Continue with the VM creation process.
gcloud
Use the --container-restart-policy
flag to specify container a restart
policy:
always
(default)on-failure
never
The following example launches a container with on-failure
restart policy,
which means the restart only happens when the container exit code is
nonzero:
gcloud compute instances create-with-container busybox-vm \ --container-image docker.io/busybox:1.27 \ --container-restart-policy on-failure
Use the gcloud compute instances update-container
command with the
--container-restart-policy
flag for the restart policy on a container
running on a VM.
Running a container in privileged mode
You can run a container in privileged mode to allow access to all devices on the host. Containers are run as "unprivileged" by default and aren't allowed to access any devices.
Console
Go to the Create an instance page.
In the Container section, click Deploy container.
On the Configure container page, do the following:
- Specify a container image name.
- Select Run as privileged.
- To confirm the container details, click Select.
Continue with the VM creation process.
gcloud
Use the --container-privileged
flag to run a container with runtime
privilege. The following example launches a busybox container in privileged
mode:
gcloud compute instances create-with-container busybox-vm \ --container-image docker.io/busybox:1.27 \ --container-privileged
Use the gcloud compute instances update-container
command with the
--container-privileged
flag to update a container on a VM. Use the
--no-container-privileged
flag to turn off privileged mode.
Allocating a buffer for STDIN in the container runtime
You can allocate a buffer for STDIN
in the container runtime to keep the
STDIN
stream open in a container. If this is not set, reads from STDIN
in the container always result in EOF
.
Along with allocating a pseudo-TTY, keeping the STDIN
stream
open is necessary for establishing an interactive shell in the container and
for the container to receive its standard input from a pipe.
Console
Go to the Create an instance page.
In the Container section, click Deploy container.
On the Configure container page, do the following:
- Specify a container image name.
- Select Allocate a buffer for STDIN.
- To confirm the container details, click Select.
Continue with the VM creation process.
gcloud
Use --container-stdin
flag to allocate a buffer for STDIN
in
the container runtime. The following example starts a container and
keeps its STDIN
open:
gcloud compute instances create-with-container busybox-vm \ --container-image docker.io/busybox:1.27 \ --container-stdin
Use gcloud compute instances update-container
command with the
--container-stdin
flag to update a container on a VM. Use the
--no-container-stdin
flag to turn off allocation of a buffer for STDIN
.
Allocating a pseudo-TTY
Allocating a pseudo-TTY for a container is necessary for establishing an interactive shell in the container (along with allocating a buffer for STDIN).
Console
Go to the Create an instance page.
In the Container section, click Deploy container.

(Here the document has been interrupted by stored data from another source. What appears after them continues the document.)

## config.mk

```make
export PLATFORM = sky130hd
export DESIGN_NAME = freq_div_ctrl
export DESIGN_NICKNAME = d
export VERILOG_FILES = /design/src/rtl/freq_div_ctrl_pkg.sv /design/src/rtl/freq_div_cnt.sv /design/src/rtl/freq_div_ctrl.sv
export SDC_FILE = /design/constraint.sdc
export NUM_CORES = 1
export LEC_CHECK = 0
export CELL_PAD_IN_SITES_DETAIL_PLACEMENT = 2
export CELL_PAD_IN_SITES_GLOBAL_PLACEMENT = 2
export CORE_ASPECT_RATIO = 0.6
export CORE_MARGIN = 2
export CORE_UTILIZATION = 34
export CTS_CLUSTER_DIAMETER = 60
export CTS_CLUSTER_SIZE = 12
export DETAILED_ROUTE_END_ITERATION = 8
export GPL_TIMING_DRIVEN = 0
export PLACE_DENSITY = 0.83
export SYNTH_ARGS = -nofsm -noshare
export SYNTH_HDL_FRONTEND = slang
export SYNTH_HIERARCHICAL = 1
export SYNTH_SLANG_ARGS = --single-unit
```

## constraint.sdc

```tcl
create_clock -name clk_in -period 2.81 [get_ports clk_in]
set_clock_uncertainty 0.05 [all_clocks]
set_input_delay 0.562 -clock clk_in [delete_from_list [all_inputs] [get_ports clk_in]]
set_output_delay 0.562 -clock clk_in [all_outputs]
set_load 0.005 [all_outputs]
```

## src/rtl/freq_div_ctrl_pkg.sv

```systemverilog
// rtl/freq_div_ctrl_pkg.sv - shared definitions for the programmable clock divider
// Holds the controller state encoding and the smallest legal divisor.
package freq_div_ctrl_pkg;

  typedef enum logic [1:0] {
    ST_IDLE  = 2'd0,
    ST_RUN   = 2'd1,
    ST_DRAIN = 2'd2
  } state_e;

  // Smallest divisor that still yields a high and a low phase.
  localparam int unsigned MIN_DIV = 2;

endpackage

```

## src/rtl/freq_div_cnt.sv

```systemverilog
// rtl/freq_div_cnt.sv - period counter for the clock divider
// Ports:
//   clk_in, reset : clock and asynchronous active-low reset
//   en            : advance the counter this cycle
//   load          : force the counter to 0 (takes priority over en)
//   div           : current divisor; the counter wraps after div-1
//   cnt           : current count
//   wrap          : cnt is at div-1 (combinational decode of the register)
module freq_div_cnt #(
  parameter int WIDTH = 8
) (
  input  logic             clk_in,
  input  logic             reset,
  input  logic             en,
  input  logic             load,
  input  logic [WIDTH-1:0] div,
  output logic [WIDTH-1:0] cnt,
  output logic             wrap
);

  logic [WIDTH-1:0] cnt_q;
  logic [WIDTH-1:0] cnt_d;

  assign wrap = (cnt_q == div - WIDTH'(1));
  assign cnt  = cnt_q;

  always_comb begin
    cnt_d = cnt_q;
    if (load) begin
      cnt_d = '0;
    end else if (en) begin
      cnt_d = wrap ? '0 : cnt_q + WIDTH'(1);
    end
  end

  always_ff @(posedge clk_in or negedge reset) begin
    if (!reset) begin
      cnt_q <= '0;
    end else begin
      cnt_q <= cnt_d;
    end
  end

endmodule

```

## src/rtl/freq_div_ctrl.sv

```systemverilog
// rtl/freq_div_ctrl.sv - glitch-free programmable clock divider controller
// Ports:
//   clk_in  : single clock, all logic on its rising edge
//   reset   : asynchronous active-low reset
//   run     : 1 = produce clk_out, 0 = stop at the next period boundary
//   cfg_req : level request to change the divisor to cfg_div
//   cfg_div : requested divisor, sampled when the request is accepted
//   cfg_ack : one-cycle completion pulse for a request
//   cfg_err : qualifies cfg_ack; 1 = request rejected (cfg_div below 2)
//   clk_out : registered divided clock, high for div>>1 cycles per period
//   tick    : one-cycle pulse coincident with each rising edge of clk_out
//   busy    : controller is not idle
module freq_div_ctrl
  import freq_div_ctrl_pkg::*;
#(
  parameter int WIDTH       = 8,
  parameter int DEFAULT_DIV = 2
) (
  input  logic             clk_in,
  input  logic             reset,
  input  logic             run,
  input  logic             cfg_req,
  input  logic [WIDTH-1:0] cfg_div,
  output logic             cfg_ack,
  output logic             cfg_err,
  output logic             clk_out,
  output logic             tick,
  output logic             busy
);

  localparam logic [WIDTH-1:0] MIN_DIV_W = WIDTH'(MIN_DIV);
  localparam logic [WIDTH-1:0] RST_DIV   = WIDTH'(DEFAULT_DIV);

  state_e           state_q, state_d;
  logic             start_q, start_d;
  logic [WIDTH-1:0] div_q, div_d;
  logic [WIDTH-1:0] pend_div_q, pend_div_d;
  logic             pend_vld_q, pend_vld_d;
  logic             clk_out_q, clk_out_d;
  logic             tick_q, tick_d;
  logic             ack_q, ack_d;
  logic             err_q, err_d;
  logic             busy_q, busy_d;

  logic [WIDTH-1:0] cnt;
  logic             cnt_wrap;
  logic             active;
  logic             boundary;
  logic             accept;
  logic             div_bad;
  logic             keep_running;
  logic [WIDTH-1:0] half_q;

  assign active  = (state_q != ST_IDLE);
  // The first RUN cycle is treated as a period boundary: the counter already
  // sits at 0 from IDLE, so this edge starts the first period rather than
  // advancing it.
  assign boundary = active && (start_q || cnt_wrap);
  assign accept   = cfg_req && !ack_q && !pend_vld_q;
  assign div_bad  = (cfg_div < MIN_DIV_W);
  assign half_q   = div_q >> 1;

  freq_div_cnt #(
    .WIDTH(WIDTH)
  ) u_cnt (
    .clk_in (clk_in),
    .reset  (reset),
    .en     (active),
    .load   (start_q),
    .div    (div_q),
    .cnt    (cnt),
    .wrap   (cnt_wrap)
  );

  always_comb begin
    state_d    = state_q;
    start_d    = 1'b0;
    div_d      = div_q;
    pend_div_d = pend_div_q;
    pend_vld_d = pend_vld_q;
    ack_d      = 1'b0;
    err_d      = 1'b0;

    case (state_q)
      ST_IDLE: begin
        if (run) begin
          state_d = ST_RUN;
          start_d = 1'b1;
        end
      end
      ST_RUN: begin
        if (!run) begin
          state_d = boundary ? ST_IDLE : ST_DRAIN;
        end
      end
      ST_DRAIN: begin
        if (run) begin
          state_d = ST_RUN;
        end else if (boundary) begin
          state_d = ST_IDLE;
        end
      end
      default: begin
        state_d = ST_IDLE;
      end
    endcase

    // A pending divisor is swapped in only at a period boundary, so the
    // period that just ended ran entirely at the old ratio.
    if (boundary && pend_vld_q) begin
      div_d      = pend_div_q;
      pend_vld_d = 1'b0;
      ack_d      = 1'b1;
    end

    // accept cannot coincide with the swap above because it needs an empty
    // pending slot.
    if (accept) begin
      if (div_bad) begin
        ack_d = 1'b1;
        err_d = 1'b1;
      end else if (!active) begin
        div_d = cfg_div;
        ack_d = 1'b1;
      end else begin
        pend_div_d = cfg_div;
        pend_vld_d = 1'b1;
      end
    end

    // Outputs stay low on the IDLE->RUN edge and on any edge that returns
    // to IDLE, which is what keeps the start and stop free of runt pulses.
    keep_running = active && (state_d != ST_IDLE);
    tick_d       = keep_running && boundary;
    // At a boundary the next count is 0, always below half (half >= 1).
    clk_out_d    = keep_running && (boundary || ((cnt + WIDTH'(1)) < half_q));
    busy_d       = (state_d != ST_IDLE);
  end

  always_ff @(posedge clk_in or negedge reset) begin
    if (!reset) begin
      state_q    <= ST_IDLE;
      start_q    <= 1'b0;
      div_q      <= RST_DIV;
      pend_div_q <= '0;
      pend_vld_q <= 1'b0;
      clk_out_q  <= 1'b0;
      tick_q     <= 1'b0;
      ack_q      <= 1'b0;
      err_q      <= 1'b0;
      busy_q     <= 1'b0;
    end else begin
      state_q    <= state_d;
      start_q    <= start_d;
      div_q      <= div_d;
      pend_div_q <= pend_div_d;
      pend_vld_q <= pend_vld_d;
      clk_out_q  <= clk_out_d;
      tick_q     <= tick_d;
      ack_q      <= ack_d;
      err_q      <= err_d;
      busy_q     <= busy_d;
    end
  end

  assign cfg_ack = ack_q;
  assign cfg_err = err_q;
  assign clk_out = clk_out_q;
  assign tick    = tick_q;
  assign busy    = busy_q;

endmodule

```

After elaboration in Yosys (flattened, before gate mapping)
Index checks and enable logic that the tools add are counted.
{"block": "totals", "ff_bits": 33, "latchBits": 0, "ramBits": 0, "rom_bits": 0, "in_bits": 12, "out_inout_bits": 5, "wordCells": 60, "n_memories": 0}
{"block": "classes", "n_addsub": 2, "multipliers": 0, "div_mod_pow": 0, "n_lt_le_gt_ge": 2, "eq_ne": 3, "shift": 0, "n_mux": 25, "n_bitwise": 1, "reduce_logical": 16}
{"cell": "two-way mux 8 bit", "n": 7}
{"cell": "two-way mux 1 bit", "n": 12}
{"cell": "two-way mux 2 bit", "n": 5}
{"cell": "adder 8 x 1 -> 8 bit (second input constant)", "n": 1}
{"cell": "== test 8 bit", "n": 1}
{"cell": "< comparator 8 x 2 -> 1 bit (second input constant)", "n": 1}
{"cell": "< comparator 8 x 7 -> 1 bit", "n": 1}
{"cell": "subtractor 8 x 1 -> 8 bit (second input constant)", "n": 1}
{"cell": "logical AND 1 bit", "n": 7}
{"cell": "one-hot mux 2 bit (3 select lines)", "n": 1}
{"cell": "nonzero test 2 bit", "n": 3}
{"cell": "AND reduction 3 bit", "n": 1}
{"cell": "== test 2 x 1 -> 1 bit (second input constant)", "n": 1}
{"cell": "== test 2 bit (second input constant)", "n": 1}
{"cell": "logical NOT 1 bit", "n": 2}
{"cell": "logical NOT 2 bit", "n": 1}
{"cell": "logical OR 1 bit", "n": 2}
{"cell": "NOT 1 bit", "n": 1}

Depth between registers and ports, before layout
Gate-level depths: netlist (run 1).
{"block": "logic_depth", "word_depth": 10, "ltp_mapped": 10, "ltp_nobuf": 9}

Modules after synthesis
The synthesis (run 1) kept the hierarchy.
{"module": "freq_div_ctrl", "n_inst": 1, "cells_each": 121, "area_each_um2": 1341.3, "seq_area_each_um2": 626.9}
{"module": "freq_div_cnt", "n_inst": 1, "cells_each": 85, "area_each_um2": 720.7, "seq_area_each_um2": 200.2}

Least setup slack after synthesis (run 1)
No wires, ideal clock.
{"block": "synth_path", "path_kind": "register -> register", "startpoint": "register div_q[0]", "endpoint": "register div_q[3]", "setup_time_ps": 133, "arrival_ps": 2647, "required_time_ps": 2627, "path_slack_ps": -20, "stages_incl_launch_ff": 11, "path_buffers": 1, "period_less_slack_ps": 2830, "cell_sequence": "dfrtp_1 > inv_1 > ha_1 > or3b_1 > or4_1 > a211o_1 > a211oi_4 > o211ai_1 > buf_4 > mux2i_1 > o21ai_0"}
{"block": "synth_between", "elab_chain_len": 9}
{"element": "start, declared", "line_no": "freq_div_ctrl.sv:36", "source": "logic [WIDTH-1:0] div_q, div_d;"}
{"element": "start signal, assigned", "line_no": "freq_div_ctrl.sv:155", "source": "div_q <= div_d;"}
{"element": "subtractor 8 x 1 -> 8 bit *", "line_no": "freq_div_cnt.sv:24", "source": "assign wrap = (cnt_q == div - WIDTH'(1));"}
{"element": "== test 8 bit *", "line_no": "freq_div_cnt.sv:24"}
{"element": "named net cnt_wrap", "line_no": "freq_div_ctrl.sv:46", "source": "logic cnt_wrap;"}
{"element": "logical OR 1 bit *", "line_no": "freq_div_ctrl.sv:58", "source": "assign boundary = active && (start_q || cnt_wrap);"}
{"element": "logical AND 1 bit *", "line_no": "freq_div_ctrl.sv:58"}
{"element": "logical AND 1 bit *", "line_no": "freq_div_ctrl.sv:110", "source": "if (boundary && pend_vld_q) begin"}
{"element": "two-way mux 8 bit *", "line_no": "freq_div_ctrl.sv:110"}
{"element": "two-way mux 8 bit", "line_no": "freq_div_ctrl.sv:122", "source": "end else if (!active) begin"}
{"element": "two-way mux 8 bit", "line_no": "freq_div_ctrl.sv:119", "source": "if (div_bad) begin"}
{"element": "two-way mux 8 bit *", "line_no": "freq_div_ctrl.sv:118", "source": "if (accept) begin"}
{"element": "named net div_d[3]", "line_no": "freq_div_ctrl.sv:36"}
Mark *: on every way through the listed nets, which the timed path passes. The rest lies on a longest branch.
A chain may end at the register's enable or synchronous reset.

Worst setup path after layout (run 1)
{"block": "layout_path", "startpoint": "register div_q[0]", "endpoint": "register div_q[2]"}
The elaborated chain is that of the path after synthesis.

==> results of run 1 <==
## cell type report
type                    count  area [sq um]  share of cell area [%]
clock inverters             1          30.0                    1.18
clock buffers               7          86.3                    3.40
well taps                  80           100                    3.94
flip-flops and latches     33           828                    32.6
inverters                  12          45.0                    1.77
plain buffers               7          42.5                    1.67
repair buffers             25           223                    8.77
multi-input cells         154          1180                    46.7
## flip-flops by register name (all words and copies together), names as in the netlist
signal / cells
busy: 1
cfg_ack: 1
cfg_err: 1
clk_out: 1
div_q: 8
pend_div_q: 8
pend_vld_q: 1
start_q: 1
state_q: 2
tick: 1
u_cnt/cnt: 8
## kinds of logic after synthesis
group,Yosys count
buf+inv,19
mux,17
simple gates,71
fa+ha+maj,9
xor+xnor,15
compound gates,42
flops,33
## worst max-delay path, cell delays in order, from the launching register on
cell and delay, ns:
dfrtp_1 0.39, inv_2 0.08, ha_4 0.13, or3b_4 0.38, or4_1 0.41, a211o_1 0.30
a211oi_4 0.30, o211ai_1 0.19, buf_6 0.19, mux2i_2 0.21, o2bb2ai_2 0.08
## placed cells by master, fill, tap and decap left out, drive strengths merged, types with 7 or more instances in the layout
master and count:
inv 12, nand2 17, o21ai 15, nand3 8, ha 9, xnor2 11
mux2 7, mux2i 10, clkdlybuf4s50 15, nor2 16, dfrtp 32, buf 14
clkbuf 10
## stage by stage
| step | setup TNS (ns) | setup slack, ns | utilization, % | hold WS, ns | instances |
|---|---|---|---|---|---|
| 6_report | -0.0247 | -0.0247 | 44.5 | 0.308 | 319 |
| 5_1_grt | -0.920 | -0.127 | 44.5 | 0.356 | 319 |
| 4_1_cts | -0.0281 | -0.0281 | 43.8 | 0.331 | 316 |
| 3_5_place_dp | -3.56 | -0.423 | 40.7 | 0.445 | 302 |
| 3_3_place_gp | -2.38 | -0.253 | 40.8 | 0.446 | 302 |
| 2_1_floorplan | 0 | 0.0653 | - | 0.216 | 206 |
## repair_timing
action	4_1_cts	5_1_grt
buffers inserted	5	3
cloned	1	0
endpoints found under the setup margin	17	9
pin swaps	5	7
resized for setup	6	7
## layer usage
metal / GRT usage, % / part of all wire, % / up-vias
met4: 3.04 / 0 / 0
met3: 4.59 / 2.9 / 0
met2: 32.4 / 45 / 23
li1: - / - / 811
met5: 0 / 0 / -
met1: 30.5 / 52 / 878
## path summary, 6_finish.rpt
| path | from | end |
|---|---|---|
| max | div_q[0]$_DFF_PN0_ | div_q[2]$_DFF_PN0_ |
| min | reset | u_cnt/cnt[4]$_DFFE_PN0P_ |
| max reg2reg | div_q[0]$_DFF_PN0_ | div_q[2]$_DFF_PN0_ |
| min reg2reg | pend_div_q[0]$_DFFE_PN0P_ | pend_div_q[0]$_DFFE_PN0P_ |
| max in group asynchronous | reset | div_q[2]$_DFF_PN0_ |
| min in group clk_in | pend_div_q[0]$_DFFE_PN0P_ | pend_div_q[0]$_DFFE_PN0P_ |
## power by group through the flow
stage	Sequential (mW)	Clock (mW)	Combinational, mW
after detailed placement	0.889	0	0.907
after global routing	0.914	0.509	1.12
after global placement	0.875	0	0.838
final	0.881	0.472	1.02
after CTS	0.874	0.486	0.993
after floorplan	0.797	0	0.664
==> flow_metrics.tcl, run 1 <==
set metrics [dict create \
    root_buffer "clkbuf_8" \
    routed_wl_mm 6.34 \
    cts.sinks 33 \
    combPwrFrac_pct 43.0 \
    cts_hold_buf 0 \
    cts_buffer_depth 2 \
    yosysSeqAreaShare_pct 40.1 \
    netlist_area_sq_mm 0.00206 \
    die_area_sq_mm 0.00672 \
    overflow 0 \
    synth_xor_area_share_pct 6.37 \
    cts_buffers 5 \
    synth.area.top_cells "dfrtp_1 (39%), ha_1 (5.5%), mux2_4 (5.1%)" \
    status "finished, violations left" \
    p_leak_nw 1.12 \
    cts_tree "done" \
    critPathCaptureType "flop" \
    place.gp.congestion 0.749 \
    rsz0062_at_grt "yes" \
    grt_pass1_vias 1876 \
    criticalPathCategory "reg -> reg" \
    final_area_sq_mm 0.00254 \
    num_antenna_cells 0 \
    num-fill-cells 613 \
    fin_ws_ns -0.0247 \
    drive_gt1_share_pct 18.8 \
    fp.dieH_um 64.3 \
    synth_nets 227 \
    antenna_left 0 \
    port-buffer-count 16 \
    synth_edf_count 0 \
    power.switching_uw 924 \
    critPathArrivalTime_ns 2.96 \
    areaGrowthSynthToFinish_pct 23.2 \
    worst-endpoint-required_ns 2.94 \
    nets 259 \
    coreArea_sq_mm 0.00570 \
    path_max_fanout 5 \
    finalCritPeriodShare_pct 101 \
    synth_compound_area_share_pct 15.4 \
    grt_max_degree 34 \
    finalCriticalPeriod_ns 2.83 \
    firstDrtPassIters 4 \
    report.final.slew_viol_count 0 \
    ys_seq_elements 33 \
    synthCells 206 \
    avgSynthCellArea_sq_um 10.0 \
    synthFlopType "dfrtp_1" \
    slew_headroom_pct 46.6 \
    hp-class "in -> async" \
    synth_simple_gate_area_share_pct 18.6 \
    synthMuxAreaShare_pct 9.95 \
    start_kind "flop" \
    route.detailed.drc 0 \
    rows 21 \
    violations "negative setup slack" \
    via_per_inst 5.37 \
    seqPwrFrac_pct 37.1 \
    power_density_mw_per_mm2 934 \
    synthAdderAreaFrac_pct 5.46 \
    clkLatencyLatePin_ns 0.29 \
    synth_top_area_share_pct 38.8 \
    initial_core_util_pct 36.2 \
    internal-power_mw 1.45 \
    yosysTopAreaCell "dfrtp_1" \
    synth_cell_type_count 54 \
    synth.most_common_cell "dfrtp_1" \
    htree_levels 2 \
    total_power_mw 2.37 \
    die_w_um 105 \
    p_sw_share_pct 38.9 \
    vias 1712 \
    grt_pass1_wl_mm 10.7 \
    yosysWarnings 6 \
    synth_commonest_cells "dfrtp_1 (32), nand2_1 (17), nor2_1 (16), o21ai_0 (14)" \
    maxCapViolations 0 \
    track_usage_pct 20.9 \
    r2r_setup_slack_ns -0.02 \
    wl_per_cell_um 19.9 \
    async_flop_share_pct 100 \
    r2r_cells 10 \
    grt_antenna_before_repair 0 \
    synth_top_family_by_area "simple AND/OR/NAND/NOR gates" \
    clk_pin_slew_worst_paths_ns 0.08 \
    pin_count 17 \
    ir_drop_mv 0.367 \
    hpwl_mm 4.47 \
    hold_violations 0 \
    fmax_mhz 353 \
    place_area_sq_mm 0.00232 \
    worst_slew_pin_slew_ns 0.801 \
    drtIter0Drc 80 \
    p_clk_share_pct 19.9 \
    setup_viol 1 \
]
Note: power is estimated with default switching activity, not from simulation.
==> inputs of run 2 (changes only) <==
--- a/config.mk
+++ b/config.mk
@@ -9,12 +9,12 @@
 export CELL_PAD_IN_SITES_GLOBAL_PLACEMENT = 2
 export CORE_ASPECT_RATIO = 0.6
 export CORE_MARGIN = 2
-export CORE_UTILIZATION = 34
+export CORE_UTILIZATION = 37
 export CTS_CLUSTER_DIAMETER = 60
 export CTS_CLUSTER_SIZE = 12
 export DETAILED_ROUTE_END_ITERATION = 8
 export GPL_TIMING_DRIVEN = 0
-export PLACE_DENSITY = 0.83
+export PLACE_DENSITY_LB_ADDON = 0.1
 export SYNTH_ARGS = -nofsm -noshare
 export SYNTH_HDL_FRONTEND = slang
 export SYNTH_HIERARCHICAL = 1
==> constraint.sdc (replaced) <==
create_clock -name clk_in -period 3 [get_ports clk_in]
set_clock_uncertainty 0.05 [all_clocks]
set_input_delay 0.6 -clock clk_in [delete_from_list [all_inputs] [get_ports clk_in]]
set_output_delay 0.6 -clock clk_in [all_outputs]
set_load 0.005 [all_outputs]
==> flow_metrics.tcl, run 2 (synthesis gave the netlist of run 1 again) <==
set metrics [dict create \
    layout_commonest_cell "dfrtp_1" \
    track_usage_pct 22.4 \
    htree_levels 2 \
    clk_pin_slew_worst_paths_ns 0.07 \
    root_buffer "clkbuf_8" \
    slew_headroom_pct 48.1 \
    path_max_fanout 4 \
    nets 259 \
    firstDrtPassIters 5 \
    place.gp.congestion 0.825 \
    crit_buf_inv 2 \
    routed_wl_mm 6.37 \
    grt_busiest_layer "met2" \
    cts_buffers 5 \
    finalCritPeriodShare_pct 96.1 \
    cp_cell_sequence "inv_2 > ha_4 > or3b_4 > or4_4 > a211o_1 > a211oi_4 > o211ai_1 > buf_4 > mux2i_1 > o21ai_0" \
    grt_max_degree 34 \
    critPathArrivalTime_ns 2.99 \
    hp-class "in -> async" \
    worst-endpoint-required_ns 3.11 \
    wl_per_cell_um 20.9 \
    grt_antenna_before_repair 0 \
    start_kind "flop" \
    pin_count 17 \
    rows 20 \
    power.switching_uw 852 \
    critPathCaptureType "flop" \
    cts_tree "done" \
    use_met2_pct 39.3 \
    max_stage_delay_ns 0.42 \
    die_w_um 100 \
    overflow 0 \
    met3_usage_pct 3.91 \
    vias 1761 \
    p_clk_share_pct 16.5 \
    coreArea_sq_mm 0.00520 \
    use_met1_pct 29.1 \
    via_per_inst 5.77 \
    crit_family "compound AO/OA/AOI/OAI gates" \
    fmax_mhz 347 \
    p_leak_nw 1.10 \
    clkLatencyLatePin_ns 0.29 \
    initial_core_util_pct 39.6 \
    ir_drop_mv 0.298 \
    mostFrequentLayoutCells "dfrtp_1 (32), nand2_1 (17), nor2_1 (15), clkdlybuf4s50_1 (15), o21ai_0 (12)" \
    cp_slowest_cell "or4_4" \
    p_sw_share_pct 40.6 \
    worst_slew_pin_slew_ns 0.778 \
    criticalPathCategory "reg -> reg" \
    setup_viol 0 \
    combPwrFrac_pct 44.4 \
    internal-power_mw 1.25 \
    die_area_sq_mm 0.00621 \
    cts_buffer_depth 2 \
    areaGrowthSynthToFinish_pct 20.1 \
    status "completed" \
    route.detailed.drc 0 \
    port-buffer-count 16 \
    seqPwrFrac_pct 39.2 \
    hold_violations 0 \
    total_power_mw 2.10 \
    report.final.slew_viol_count 0 \
    drive_gt1_share_pct 17.2 \
    num_antenna_cells 0 \
    maxCapViolations 0 \
    antenna_left 0 \
    cts.sinks 33 \
    rsz0062_at_grt "no" \
    dp.cells 288 \
    drtIter0Drc 71 \
    finalCriticalPeriod_ns 2.88 \
    final_cell_count_no_fill 305 \
    fp.dieH_um 61.8 \
    cts_hold_buf 0 \
    hpwl_mm 4.40 \
    grt_pass1_vias 1955 \
    power_density_mw_per_mm2 848 \
    grt_pass1_wl_mm 10.2 \
]
-- run 2: final timing paths --
kind	from	to	slack, ns	cells after the start
worst max-delay path	div_q[1]$_DFF_PN1_	div_q[3]$_DFF_PN0_	0.12	10
min in group clk_in	pend_div_q[2]$_DFFE_PN0P_	pend_div_q[2]$_DFFE_PN0P_	0.47	1
worst max register to register	div_q[1]$_DFF_PN1_	div_q[3]$_DFF_PN0_	0.12	10
worst min-delay path	reset	cfg_ack$_DFF_PN0_	0.33	1
max in group asynchronous	reset	div_q[0]$_DFF_PN0_	2.07	1
worst min register to register	pend_div_q[2]$_DFFE_PN0P_	pend_div_q[2]$_DFFE_PN0P_	0.47	1
-- run 2: power groups by stage --
stage / Combinational, mW / Sequential (mW) / Clock [mW]
6_report: 0.931 / 0.822 / 0.346
5_1_grt: 1.04 / 0.847 / 0.375
4_1_cts: 0.865 / 0.820 / 0.354
3_5_place_dp: 0.818 / 0.832 / 0
3_3_place_gp: 0.757 / 0.813 / 0
2_1_floorplan: 0.609 / 0.746 / 0
-- run 2: timing repair --
item	CTS	global route
pin swaps	3	6
setup buffers	4	4
gates resized for setup	3	8
cloned	0	1
setup endpoints to repair	14	11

On the Configure container page, do the following:
- Specify a container image name.
- Select Allocate a pseudo-TTY.
- To confirm the container details, click Select.
Continue with the VM creation process.
gcloud
Use the --container-tty
flag to allocate a pseudo-TTY. The following
example starts a container and allocates a pseudo-TTY:
gcloud compute instances create-with-container busybox-vm \ --container-image docker.io/busybox:1.27 \ --container-stdin \ --container-tty
Use the gcloud compute instances update-container
command with the
--container-tty
flag to update a container on a VM. Use the
--no-container-tty
flag to not allocate a pseudo-TTY.
Overriding the default command to execute on container startup
The ENTRYPOINT
of a container image specifies what executable to run when the
container starts and lets you run the container as if it were that binary.
You can override the ENTRYPOINT
command of the container image.
Console
Go to the Create an instance page.
In the Container section, click Deploy container.
On the Configure container page, do the following:
- Specify a container image name.
- In the Command field, enter a single executable command without
parameters—for example,
uptime
. - To confirm the container details, click Select.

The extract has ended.